Certainly, people of color have always embraced their identity. And recently many young Black people have revived the mantra “I’m Black and I’m Proud” reminiscent of the Black Power Movement of the 60’s, in which “The Afro” was seen as a return to Black roots rather than adapting their appearance to fit into predominantly white styles. Hair has long been a hot point for this, as school or work dress codes have been challenged and modified to include more natural styles including dreadlocks or afros. In fact, September 15, 2020 was World Afro Day, designed to end discrimination against Afro hair in schools.

Gen Y athletes, stars, and online influencers, increasingly of mixed-race backgrounds, are paving the way, embracing their multi-racial, multi-cultural heritage as “cool.”

Caveat: Is It Only Cool When It’s Convenient?

Many BIPOC (Black, Indigenous, and People of Color) individuals often feel they must still adapt to dominant culture norms or standards in order to succeed, ignoring and even not acknowledging their own cultural expressions of beauty.
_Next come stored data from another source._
[src/rtl/sercfg_mem.sv]
module sercfg_mem #(
  parameter int DEPTH = 16,
  parameter bit RST_HIGH = 1'b1,
  parameter logic [DEPTH-1:0] CONTENT = '0,
  localparam int AW = (DEPTH > 1) ? $clog2(DEPTH) : 1
) (
  input  logic clk,
  input  logic sel_n,
  input  logic oe_rst,
  output logic data_out,
  output logic data_oe,
  output logic cas_en_n
);

  localparam logic [AW-1:0] LAST = AW'(DEPTH - 1);

  logic [AW-1:0] addr;
  logic          done;
  logic          rst_act;

  assign rst_act = (oe_rst == RST_HIGH);

  always_ff @(posedge clk) begin
    if (rst_act) begin
      addr <= '0;
      done <= 1'b0;
    end else if (!sel_n && !done) begin
      if (addr == LAST) done <= 1'b1;
      else              addr <= addr + AW'(1);
    end
  end

  assign data_oe  = !sel_n && !rst_act && !done;
  assign data_out = data_oe & CONTENT[addr];
  assign cas_en_n = !done;

endmodule


[config.mk]
export PLATFORM = sky130hd
export DESIGN_NAME = sercfg_mem
export DESIGN_NICKNAME = d
export VERILOG_FILES = /design/src/rtl/sercfg_mem.sv
export SDC_FILE = /design/constraint.sdc
export NUM_CORES = 1
export LEC_CHECK = 0
export ABC_AREA = 1
export BUFFER_PORTS_ARGS = -buffer_cell sky130_fd_sc_hd__clkbuf_2
export CORE_AREA = 8 8 45 47
export CTS_BUF_LIST = sky130_fd_sc_hd__clkbuf_16
export DETAILED_ROUTE_END_ITERATION = 8
export DIE_AREA = 0 0 53 55
export PLACE_DENSITY_LB_ADDON = 0.25
export SYNTH_ARGS = -nofsm -noshare
export SYNTH_HDL_FRONTEND = slang
export SYNTH_SLANG_ARGS = --single-unit
[constraint.sdc]
create_clock -name clk -period 1.5 [get_ports clk]
set_input_delay 0 -clock clk [delete_from_list [all_inputs] [get_ports clk]]
set_output_delay 0 -clock clk [all_outputs]
set_load 0.03 [all_outputs]
==> summary.txt, run 1 <==
Status
  – Status: complete, no violations

Synthesis
  – Cell accounting for the most synthesized area: dfxtp_1
  – Distinct cells, synth: 17
  – Synthesized instance count: 39
  – Post-synth top area share: 36.20%
  – Seq/Total Area, Yosys: 36.20%
  – #FFs+latches synth: 5
  – Ys Warns: 0
  – Synth top area cells: dfxtp_1 36%, nor2_1 12%, nand2_1 6.8%
  – Cell area after synthesis: 276.5 µm²
  – Syn Nets: 43
  – Syn avg cell area: 7.090 µm²

Cells and area
  – Post-route cell area: 397.9 µm²
  – Layout cells sized above 1: 27.66%
  – Non-filler cells, final: 63
  – # fillers: 162
  – ANT cells: 0
  – Nets: 52
  – Area Growth Syn to Fin: 43.89%

Critical path
  – Max stage delay on crit path: 380 ps
  – WP buf/inv: 1
  – Capturing element type of the critical path: flip-flop
  – Crit path launch type: flip-flop
  – WP data arrival: 1270 ps
  – Flop2flop setup slack: 360 ps
  – Crit Path Class: reg -> reg
  – Worst-path cell chain: ha_1, nand3_2, nand2_4, inv_2, nor2_1, nor2_2
  – Largest delay share family, worst path: flip-flops
  – CP max stage cell: dfxtp_1
  – Critical path required time: 1620 ps
  – CP max FO: 5

Placement
  – Worst slack at placement: 370.8 ps
  – Input/output buffers: 4
  – Final Wtd Congestion: 0.7061
  – Dpl cells: 58
  – Post-DP Area: 309.0 µm²
  – Post-DP HPWL: 431.4 µm

Timing
  – Setup-failing EPs final: 0
  – RSZ-0062 raised after global routing: false
  – Setup TNS: 0 ps
  – Setup Skew: 0.6227 ps
  – Pins over their slew limit: 0
  – Post-route minimum period: 1144 ps
  – Peak Freq: 873.8 MHz
  – Final Cycle Share: 76.29%
  – Hold Fails Final Rpt: 0
  – Setup ws final: 355.6 ps

Clocking
  – Maximum root-to-sink buffer count: 2
  – Root buf cell: clkbuf_16
  – Num CTS Buffers: 3
  – Clk sinks: 5
  – CTS H-tree depth: 1
  – Clock transition at the registers of the reported paths: 30 ps
  – Post-CTS setup buffer count: 0
  – Worst skew pair latency: 230 ps
  – TritonCTS clock tree: built

Routing
  – Routed Wire Length: 571 µm
  – Vias: 256
  – Iter 0 DRT Violations: 2
  – Residual DRC: 0
  – Remaining antenna violation count: 0
  – Vias per inst: 4.063
  – First-pass iteration count of the detailed router: 4
  – Avg WL per Cell: 9.063 µm

Power
  – Leak Pwr: 0.1779 nW
  – Peak VDD IR: 0.0004035 V
  – Pwr dens: 1555 nW/µm²

Floorplanning
  – Die X: 53 µm
  – Row count: 14
  – Die ar.: 2915 µm²
  – Core area: 1384 µm²
  – Starting Density: 19.98%
  – Number of I/O pins: 6
  – Die span in y: 55 µm

Global route
  – GR met2 Demand/Resource: 7.227%
  – Top Usage Layer GRT: met2
  – Vias in the first global route: 219
  – GRT Total Usage: 5.076%
  – Met3 GRT Util: 4.011%
  – Largest net degree at the start of global routing: 6
  – First-pass GRT wire length: 986 µm
  – Grt met1 use: 4.394%
  – Overflow after GRT: 0
  – Antenna violations before repair: 0

Run
  – Max-cap viol count: 0

Min path
  – HP Class: in -> reg
Yosys cell counts (all sizes together):
library cell,n
buf,1
conb,1
dfxtp,5
ha,1
inv,5
nand2,6
nand3,3
nand4,1
nor2,12
nor3,1
o21ai,3
cell type report:
cell class	count	area (µm²)	share of cell area [%]
well taps	16	20.02	5.031
clock inverters	1	3.754	0.9434
clock buffers	3	75.07	18.87
repair buffers	5	30.03	7.547
flip-flops and latches	5	100.1	25.16
multi-input cells	28	150.1	37.74
inverters	5	18.77	4.717
cell usage in the layout (no fill, tap or decap), types with 2 or more instances in the layout:
master / instances
clkbuf_16: 3
clkbuf_2: 4
dfxtp_1: 5
inv_1: 5
nand2_1: 5
nand3_1: 2
nor2_1: 9
nor2_2: 2
o21ai_1: 2
sequential cells by signal, summed over array words and instances (netlist names):
signal	flops
addr	4
done	1
where the power goes:
group / internal, mW / switching (mW)
combinational: 0.0141 / 0.0247
clock: 0.345 / 0.0890
sequential: 0.139 / 0.00594
worst min-delay path, delay by kind of cell:
family        cells  cell delay, ps
buf+inv           1             120
simple gates      3             160
kinds of logic (layout without fill, tap and decap cells):
kind of cell	count (synthesis)	count (layout)	synth area share [%]
AOI/OAI and AO/OA	3	3	5.428
adders and majority gates	1	1	4.524
buffers and inverters	6	14	9.500
DFF	5	5	36.20
other	1	1	1.356
and+or+nand+nor	23	23	42.98
what timing repair did:
action | in CTS | in global routing
hold endpoints to repair | 1 | 0
resized for setup | 0 | 0
hold buffers | 1 | 0
final timing paths:
check,to,startpoint,cells after the start
worst min-delay path,done,sel_n,4
worst min register to register,addr[3],addr[3],2
worst max-delay path,addr[0],addr[0],6
worst max register to register,addr[0],addr[0],6
per-layer routing:
layer  vias up  part of all wire (%)  routed length (µm)
met5         -                     0                   0
met4         0                   3.9                  22
met3         3                    13                  73
met2         8                    43                 247
met1       110                    40                 228
li1        135                     -                   -
metrics by stage:
stage	util, %	hold WS, ps	power [mW]
detailed placement	22.33	215.3	0.1840
global route	28.75	135.0	0.6404
floorplan	-	72.38	0.1754
CTS	28.75	119.5	0.6231
global placement	22.33	214.8	0.1846
finish	28.75	110.3	0.6186
No activity file was read; power rests on OpenSTA's default activity.
==> run 2: changes to the inputs <==
==> constraint.sdc (replaced) <==
create_clock -name clk -period 1.1 [get_ports clk]
set_input_delay 0 -clock clk [delete_from_list [all_inputs] [get_ports clk]]
set_output_delay 0 -clock clk [all_outputs]
set_load 0.03 [all_outputs]
==> summary.txt, run 2 (synthesized netlist as in run 1, its figures left out) <==
Status
  – Status: complete, no violations (unchanged)

Timing
  – Hold Fails Final Rpt: 0 (unchanged)
  – Final Cycle Share: 93.88%
  – Setup Skew: 0.1872 ps (was 0.6227 ps)
  – Post-route minimum period: 1033 ps
  – Setup TNS: 0 ps (unchanged)
  – RSZ-0062 raised after global routing: false (unchanged)
  – Pins over their slew limit: 0 (unchanged)
  – Setup ws final: 67.34 ps (was 355.6 ps)
  – Setup-failing EPs final: 0 (unchanged)
  – Peak Freq: 968.4 MHz

Routing
  – Vias: 265 (was 256)
  – Residual DRC: 0 (unchanged)
  – Vias per inst: 4.077 (was 4.063)
  – Routed Wire Length: 598 µm (was 571 µm)
  – Avg WL per Cell: 9.200 µm (was 9.063 µm)
  – First-pass iteration count of the detailed router: 2 (was 4)
  – Iter 0 DRT Violations: 7 (was 2)
  – Remaining antenna violation count: 0 (unchanged)

Critical path
  – Critical path required time: 1100 ps (was 1620 ps)
  – Reg-to-reg startpoint: addr[1] (was addr[0])
  – Capturing element type of the critical path: output port (was flip-flop)
  – Crit Path Class: in -> out (was reg -> reg)
  – WP data arrival: 1030 ps (was 1270 ps)
  – Crit path launch type: input pin (was flip-flop)
  – CP max FO: 4 (was 5)
  – R2R cell count: 7 (was 6)
  – Flop2flop setup slack: 90 ps (was 360 ps)
  – FF-to-FF End: addr[0] (unchanged)

Min path
  – HP Class: in -> reg (unchanged)
  – Hold path cells: 4 (unchanged)
  – Hold Crit Endpoint: done (unchanged)
  – Hold_sp: sel_n (unchanged)

Floorplanning
  – Row count: 14 (unchanged)
  – Die span in y: 55 µm (unchanged)
  – Number of I/O pins: 6 (unchanged)
  – Die ar.: 2915 µm² (unchanged)
  – Core area: 1384 µm² (unchanged)
  – Starting Density: 19.98% (unchanged)
  – Die X: 53 µm (unchanged)

Clocking
  – Clk sinks: 5 (unchanged)
  – TritonCTS clock tree: built (unchanged)
  – CTS H-tree depth: 1 (unchanged)
  – Root buf cell: clkbuf_16 (unchanged)
  – Clock transition at the registers of the reported paths: 30 ps (about the same)
  – Worst skew pair latency: 230 ps (about the same)
  – Maximum root-to-sink buffer count: 2 (unchanged)
  – Post-CTS setup buffer count: 0 (unchanged)
  – Num CTS Buffers: 3 (unchanged)

Power
  – Leak Pwr: 0.1867 nW (was 0.1779 nW)
  – Peak VDD IR: 0.0005913 V (was 0.0004035 V)
  – Pwr dens: 2032 nW/µm² (was 1555 nW/µm²)

Cells and area
  – Number of flip-flops in the largest register: 4 (unchanged)
  – Most common cell after layout, fill and taps aside: nor2_1 (unchanged)
  – Top reg by flops: addr (unchanged)
  – Area Growth Syn to Fin: 52.04% (was 43.89%)
  – Layout cells sized above 1: 38.78% (was 27.66%)
  – Most frequent cells in the layout: 8 x nor2_1, 5 x inv_1, 5 x nand2_1 (was 9 x nor2_1, 5 x inv_1, 5 x nand2_1, 5 x dfxtp_1, 4 x clkbuf_2)
  – Final core occ: 30.38% (was 28.75%)
  – Largest regs: addr: 4 flops, done: 1 flops (unchanged)
  – Nets: 54 (was 52)
  – ANT cells: 0 (unchanged)

Global route
  – Antenna violations before repair: 0 (unchanged)
  – GRT Total Usage: 5.580% (was 5.076%)
  – Vias in the first global route: 235 (was 219)
  – First-pass GRT wire length: 1.014 mm (was 986 µm)
  – Largest net degree at the start of global routing: 5 (was 6)
  – Overflow after GRT: 0 (unchanged)

Run
  – Max-cap viol count: 0 (unchanged)

Placement
  – Final Wtd Congestion: 0.7737 (was 0.7061)
  – Post-DP HPWL: 445.8 µm (was 431.4 µm)
  – Input/output buffers: 4 (unchanged)
  – Worst slack at placement: 43.36 ps (was 370.8 ps)
## run 2: critical path: stages
cell and delay (ps):
dlygate4sd3_1 530, clkbuf_2 130, nor3_1 140, clkbuf_2 230
## run 2: worst max path at each step
stage                       start      end  slack, ps
after floorplan           addr[0]  addr[0]         50
after global placement    addr[0]  addr[0]         70
after detailed placement  addr[0]  addr[0]         40
after CTS                 addr[0]  addr[0]         40
after global routing       oe_rst  data_oe          1
final                      oe_rst  data_oe         70
## run 2: cell type report
type                            count  area, µm²
Inverter                            5      18.77
Sequential cell                     5      102.6
Tap cell                           16      20.02
Clock inverter                      1      3.754
Multi-Input combinational cell     28      155.1
Fill cell                         161      963.4
Timing Repair Buffer                7      45.04
Clock buffer                        3      75.07
## run 2: layer usage
metal  GRT usage, %  vias to the layer above  wire length (µm)
met4          10.34                        0                40
met5              0                        -                 0
met2          5.664                        7               230
met1          5.640                      115               258
li1               -                      139                 -
met3          3.209                        4                68
## run 2: power breakdown
group | switching, mW | total, mW | internal, mW
logic | 0.0391 | 0.0663 | 0.0272
registers | 0.00537 | 0.197 | 0.191
clock network | 0.121 | 0.591 | 0.471
total | 0.165 | 0.854 | 0.689
## run 2: through the flow
step	hold slack, ps	cell area (µm²)	std cells	total power [mW]
finish	123.1	420.4	65	0.8544
global route	147.3	420.4	65	0.8864
CTS	126.8	412.9	65	0.8604
detailed placement	215.6	324.1	60	0.2603
global placement	215.6	324.1	60	0.2617
floorplan	72.38	276.5	39	0.2392
## run 2: what timing repair did
| action | CTS | global route |
|---|---|---|
| gates resized for setup | 0 | 4 |
| endpoints found under the hold margin | 1 | 0 |
| hold buffers | 1 | 0 |
| endpoints found under the setup margin | 0 | 3 |
==> run 3: changes to the inputs <==
--- a/config.mk
+++ b/config.mk
@@ -7,11 +7,12 @@
 export LEC_CHECK = 0
 export ABC_AREA = 1
 export BUFFER_PORTS_ARGS = -buffer_cell sky130_fd_sc_hd__clkbuf_2
-export CORE_AREA = 8 8 45 47
+export CORE_AREA = 2 2 39 41
 export CTS_BUF_LIST = sky130_fd_sc_hd__clkbuf_16
 export DETAILED_ROUTE_END_ITERATION = 8
-export DIE_AREA = 0 0 53 55
+export DIE_AREA = 0 0 41 43
 export PLACE_DENSITY_LB_ADDON = 0.25
+export REMOVE_ABC_BUFFERS = 1
 export SYNTH_ARGS = -nofsm -noshare
 export SYNTH_HDL_FRONTEND = slang
 export SYNTH_SLANG_ARGS = --single-unit
==> summary.txt, run 3 (synthesized netlist as in run 1, its figures left out) <==
Placement
  – Post-DP Area: 324.1 µm² (unchanged)
  – Post-DP HPWL: 392.3 µm (was 445.8 µm)
  – Input/output buffers: 4 (unchanged)
  – Final Wtd Congestion: 0.7071 (was 0.7737)

Critical path
  – Crit path launch type: input pin (unchanged)
  – Capturing element type of the critical path: output port (unchanged)
  – CP max FO: 4 (unchanged)
  – FF-to-FF End: addr[1] (was addr[0])
  – Reg-to-reg startpoint: addr[1] (unchanged)
  – Critical path required time: 1100 ps (about the same)
  – R2R cell count: 6 (was 7)
  – Crit Path Class: in -> out (unchanged)
  – Flop2flop setup slack: 90 ps (about the same)
  – WP data arrival: 1030 ps (about the same)

Cells and area
  – Nets: 55 (was 54)
  – Area Growth Syn to Fin: 55.66% (was 52.04%)
  – Post-route cell area: 430.4 µm² (was 420.4 µm²)
  – Most frequent cells in the layout: 7 x nor2_1, 5 x inv_1, 5 x nand2_1 (was 8 x nor2_1, 5 x inv_1, 5 x nand2_1)
  – ANT cells: 0 (unchanged)
  – Largest regs: addr: 4 flops, done: 1 flops (unchanged)
  – Multi-input logic area: 157.7 µm² (was 155.1 µm²)
  – Number of flip-flops in the largest register: 4 (unchanged)
  – Top reg by flops: addr (unchanged)
  – Reg area: 102.6 µm² (unchanged)
  – Layout cells sized above 1: 42.00% (was 38.78%)
  – # fillers: 148 (was 161)
  – Most common cell after layout, fill and taps aside: nor2_1 (unchanged)

Global route
  – Antenna violations before repair: 0 (unchanged)
  – Vias in the first global route: 236 (was 235)
  – First-pass GRT wire length: 876 µm (was 1.014 mm)
  – Largest net degree at the start of global routing: 5 (unchanged)
  – GRT Total Usage: 8.241% (was 5.580%)
  – Overflow after GRT: 0 (unchanged)

Clocking
  – CTS H-tree depth: 1 (unchanged)
  – TritonCTS clock tree: built (unchanged)
  – Worst skew pair latency: 230 ps (about the same)
  – Maximum root-to-sink buffer count: 2 (unchanged)
  – Root buf cell: clkbuf_16 (unchanged)
  – Num CTS Buffers: 3 (unchanged)
  – Clock transition at the registers of the reported paths: 30 ps (about the same)
  – Clk sinks: 5 (unchanged)

Timing
  – Setup Skew: 0.6441 ps (was 0.1872 ps)
  – RSZ-0062 raised after global routing: false (unchanged)
  – Tightest hold margin: 123.5 ps (was 123.1 ps)
  – Setup-failing EPs final: 0 (unchanged)
  – Final Cycle Share: 93.22% (was 93.88%)
  – Setup TNS: 0 ps (unchanged)
  – Peak Freq: 975.2 MHz (was 968.4 MHz)
  – Hold Fails Final Rpt: 0 (unchanged)
  – Post-route minimum period: 1025 ps (was 1033 ps)
  – Pins over their slew limit: 0 (unchanged)

Routing
  – Avg WL per Cell: 8.500 µm (was 9.200 µm)
  – Routed Wire Length: 561 µm (was 598 µm)
  – Remaining antenna violation count: 0 (unchanged)
  – Residual DRC: 0 (unchanged)
  – Vias per inst: 3.985 (was 4.077)
  – Iter 0 DRT Violations: 7 (unchanged)
  – First-pass iteration count of the detailed router: 4 (was 2)
  – Vias: 263 (was 265)

Floorplanning
  – Core area: 1384 µm² (unchanged)
  – Row count: 14 (unchanged)
  – Starting Density: 19.98% (unchanged)
  – Die ar.: 1763 µm² (was 2915 µm²)
  – Number of I/O pins: 6 (unchanged)
  – Die span in y: 43 µm (was 55 µm)
  – Die X: 41 µm (was 53 µm)

Min path
  – Hold Crit Endpoint: done (unchanged)
  – Hold_sp: sel_n (unchanged)
  – Hold path cells: 4 (unchanged)
  – HP Class: in -> reg (unchanged)

Power
  – Leak Pwr: 0.1922 nW (was 0.1867 nW)
  – Peak VDD IR: 0.0006905 V (was 0.0005913 V)
  – Pwr dens: 1986 nW/µm² (was 2032 nW/µm²)
  – Design Power: 855.0 µW (was 854.4 µW)

Status
  – Status: complete, no violations (unchanged)

Run
  – Max-cap viol count: 0 (unchanged)
run 3: power by group:
part,internal [mW],switching [mW]
combinational,0.0293,0.0416
sequential,0.191,0.00496
clock,0.470,0.117
total,0.691,0.164
run 3: worst max path at each step:
stage / startpoint / end / slack [ps] / cells after the start
finish: oe_rst / data_oe / 70 / 4
CTS: addr[0] / addr[0] / 30 / 6
floorplan: addr[0] / addr[0] / 50 / 6
detailed placement: addr[1] / addr[0] / 40 / 6
global route: oe_rst / data_oe / 9 / 4
global placement: addr[1] / addr[0] / 60 / 6
run 3: final cells by class:
class	count	area share, %
Timing Repair Buffer	8	12.21
Multi-Input combinational cell	28	36.63
Clock buffer	3	17.44
Sequential cell	5	23.84
Tap cell	16	4.651
Inverter	5	4.360
Clock inverter	1	0.8721
run 3: stage by stage:
step / std cells / setup WS [ps] / util (%)
2_1_floorplan: 38 / 51.63 / -
3_3_place_gp: 60 / 57.88 / 23.42
3_5_place_dp: 60 / 39.67 / 23.42
4_1_cts: 65 / 30.15 / 29.84
5_1_grt: 66 / 8.567 / 31.10
6_report: 66 / 74.60 / 31.10
run 3: worst max-delay path, stage by stage:
cell	delay (ps)
dlygate4sd3_1	530
clkbuf_2	130
nor3_1	130
clkbuf_2	230
run 3: what timing repair did:
| item | 4_1_cts | 5_1_grt |
|---|---|---|
| setup endpoints to repair | 0 | 3 |
| buffers inserted | 0 | 1 |
| endpoints found under the hold margin | 1 | 0 |
| resized for setup | 0 | 5 |
| hold buffers | 1 | 0 |
run 3: metal layers:
layer | part of all wire (%) | GRT usage, %
met1 | 50 | 9.355
met2 | 39 | 9.063
met3 | 5.9 | 4.712
met4 | 4.8 | 10.00
met5 | 0 | 0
Some still perceive that there’s an unwritten accepted level of ethnic showcase that’s “cool,” but only when there’s still an acceptable level of assimilation simultaneously mixed in.

These Issues Run Deep and Are Complex

Because these issues are so complex, it’s easy to become overwhelmed when thinking of the impact the country’s history still has on our present, and even more so when wondering how we can shift things for the better, especially in the workplace.

Public interest lawyer Bryan Stevenson asks the U.S. to “reckon with its racist past and present” for there to be true change. His 2014 memoir is the basis for the recently released movie of the same name, Just Mercy, about the Equal Justice Initiative. Stevenson suggests that the U.S has an unresolved history that has diminished, demoralized, and punished individuals who were not white. And that history must be reconciled and acknowledged for the country to heal and for change to happen.

What Are Some Moves you Can Make Right Now?

Acknowledge the reality of our country’s history, even if it’s difficult to face (e.g., slavery, discrimination, and systemic racism)

Accept how said history has impacted perceptions of people of color and ethnic displays (e.g., someone wearing an evening gown vs. wearing a sari or a gomesi to a company gala)

Recognize, once more, how said history has impacted BIPOC views of themselves (e.g., desire to “pass” for white, code-switching to fit in) and in turn impacts the way they have to “behave” in the world and workplace.

Actively look for opportunities to look through a different perspective. Notice the thoughts you have about someone. Are you “othering” them? Are you making negative assumptions or associations based on what you see?

Systemic change can only be accomplished by being intentional in efforts to grow inclusion, both organizationally and individually.